Information about

Data Management

Course materials (password protected).

 

Course Organiser: Dr Adrian Shepherd

With the rapid growth in the quantity of biological data, there is a growing need for bioinformaticians to manage data in an efficient and reliable manner. The first half of this module explains how to design, create and query relational databases using the Open Source software MySQL.

In the second half of the module we cover other important data-handling topics: The use of XML for data exchange and for handling poorly-structured data (using the Open Source native XML database management system eXist); techniques for handling large data sets, including data warehousing and data mining; and the emerging scientific workflow paradigm for building database (and other) applications.
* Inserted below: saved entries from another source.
==> ./design.v <==
`timescale 1ns / 1ps
module ALU(
	input [31:0] busA,
	input [31:0] busB,
	input [4:0] operation,
	input clk, rst,
	output reg [31:0] result,
	output reg z,  
	output reg n,  
	output reg c,  
	output reg v  
    );
always @(*) begin
	result = 32'b0;
	n = 1'b0;
	v = 1'b0;
	c = 1'b0;
	z = 1'b0;
	case(operation)
		5'h01: begin  
 			result = busA;
		end
		5'h03: begin  
			{c, result} = busA + busB;  
			v = (busA[31] == busB[31]) && (result[31] != busA[31]);  
			z = (result==0);  
			n = result[31];  
		end
		5'h04: begin  
			{c, result} = busA - busB;  
			c = ~c;
			z = (result == 0);  
			v = (busA[31] != busB[31]) && (result[31] != busA[31]);  
			n = result[31];  
		end
		5'h05: begin  
			result = busA & busB;  
			z = (result == 0);  
		end
		5'h06: begin  
			result = busA | busB;  
			z = (result == 0);  
		end
		5'h07: begin  
			result = busA ^ busB;  
			z = (result == 0);  
		end
		5'h08: begin  
			result = ~busA;  
			z = (result == 0);  
		end
		5'h09: begin  
			result = busA << busB[4:0];  
			if (busB[4:0] > 0) begin  
				c = busA[31];
			end else begin
				c = 0;
			end
			z = (result == 0);  
		end
		5'h0A: begin  
			result = busA >> busB[4:0];  
			z = (result == 0);  
		end
		default begin
			result = 32'b0;
		end
	endcase
end
endmodule
==> ./run.sh <==
#!/bin/bash
# OpenROAD 26Q1-2900-gdf79404cd8, Yosys 0.63+post, stock flow scripts
make -C /OpenROAD-flow-scripts/flow DESIGN_CONFIG=/design/flow/config.mk WORK_HOME=/design/flow/orfs finish
==> ./config.mk <==
export PLATFORM = sky130hd
export DESIGN_NAME = ALU
export DESIGN_NICKNAME = ALU
export VERILOG_FILES = /design/flow/design.v
export SDC_FILE = /design/flow/constraint.sdc
export NUM_CORES = 4
export LEC_CHECK = 1
export CORE_UTILIZATION = 30
==> ./constraint.sdc <==
current_design ALU

set clk_period 9.8
set clk_io_pct 0.2

create_clock -name clk0 -period $clk_period

set non_clock_inputs [all_inputs -no_clocks]
set_input_delay [expr $clk_period * $clk_io_pct] -clock clk0 $non_clock_inputs
set_output_delay [expr $clk_period * $clk_io_pct] -clock clk0 [all_outputs]
### /design/flow/design.v
module display_driver (
    input wire clk,
    input wire rst_n,
    input wire [23:0] input_rgb,         
    input wire input_valid,              
    output reg [23:0] output_rgb,        
    output reg output_valid,             
    input wire output_ready,             
    output reg busy                      
);
    localparam IDLE = 2'd0;
    localparam BUFFER = 2'd1;
    localparam SEND = 2'd2;
    localparam WAIT = 2'd3;
    reg [1:0] state;
    reg [23:0] rgb_buffer;              
    always @(posedge clk or negedge rst_n) begin
        if (~rst_n) begin
            state <= IDLE;
            busy <= 1'b0;
            output_valid <= 1'b0;
            output_rgb <= 24'd0;
            rgb_buffer <= 24'd0;
        end else begin
            output_valid <= 1'b0;
            case (state)
                IDLE: begin
                    busy <= 1'b0;
                    if (input_valid) begin
                        rgb_buffer <= input_rgb;
                        busy <= 1'b1;
                        state <= BUFFER;
                    end
                end
                BUFFER: begin
                    if (output_ready) begin
                        output_rgb <= rgb_buffer;
                        output_valid <= 1'b1;
                        state <= SEND;
                    end
                end
                SEND: begin
                    output_valid <= 1'b0;
                    state <= WAIT;
                end
                WAIT: begin
                    state <= IDLE;
                end
                default: begin
                    state <= IDLE;
                end
            endcase
        end
    end
endmodule
[flow/run.sh]
#!/bin/bash
# OpenROAD 26Q1-2900-gdf79404cd8, Yosys 0.63+post, stock flow scripts
make -C /OpenROAD-flow-scripts/flow DESIGN_CONFIG=/design/flow/config.mk WORK_HOME=/design/flow/orfs finish
[flow/config.mk]
export PLATFORM = sky130hd
export DESIGN_NAME = i2c_als_interface
export DESIGN_NICKNAME = i2c_als_interface
export VERILOG_FILES = /design/flow/design.v
export SDC_FILE = /design/flow/constraint.sdc
export NUM_CORES = 4
export LEC_CHECK = 1
export CORE_UTILIZATION = 30
[flow/constraint.sdc]
current_design i2c_als_interface

set clk_period 13.9
set clk_io_pct 0.2

create_clock -name clk0 -period $clk_period [get_ports {clk}]

set non_clock_inputs [all_inputs -no_clocks]
set_input_delay [expr $clk_period * $clk_io_pct] -clock clk0 $non_clock_inputs
set_output_delay [expr $clk_period * $clk_io_pct] -clock clk0 [all_outputs]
Relational databases and SQL
Lecture 1: Introduction to Biological Databases (Adrian Shepherd)
Lecture 2: Data Modelling (Adrian Shepherd)
Lecture 3: Database Design using UML (Adrian Shepherd)
Lecture 4: Creating & Updating a Database Using SQL (Adrian Shepherd)
Lecture 5: Database Queries in SQL (Adrian Shepherd)
Lecture 6: Database Applications Programming using the Perl DBI (Andrew Martin)

Data handling with XML
Lecture 7: Parsing XML in Perl (XML::DOM) (Andrew Martin)
Lecture 8: Native XML Databases (Adrian Shepherd)

Advanced data handling techniques
Lecture 9: Data Warehousing (Adrian Shepherd)
Lecture 10: Mining Large Data Sets (Adrian Shepherd)
Lecture 11: Scientific Workflows (Adrian Shepherd)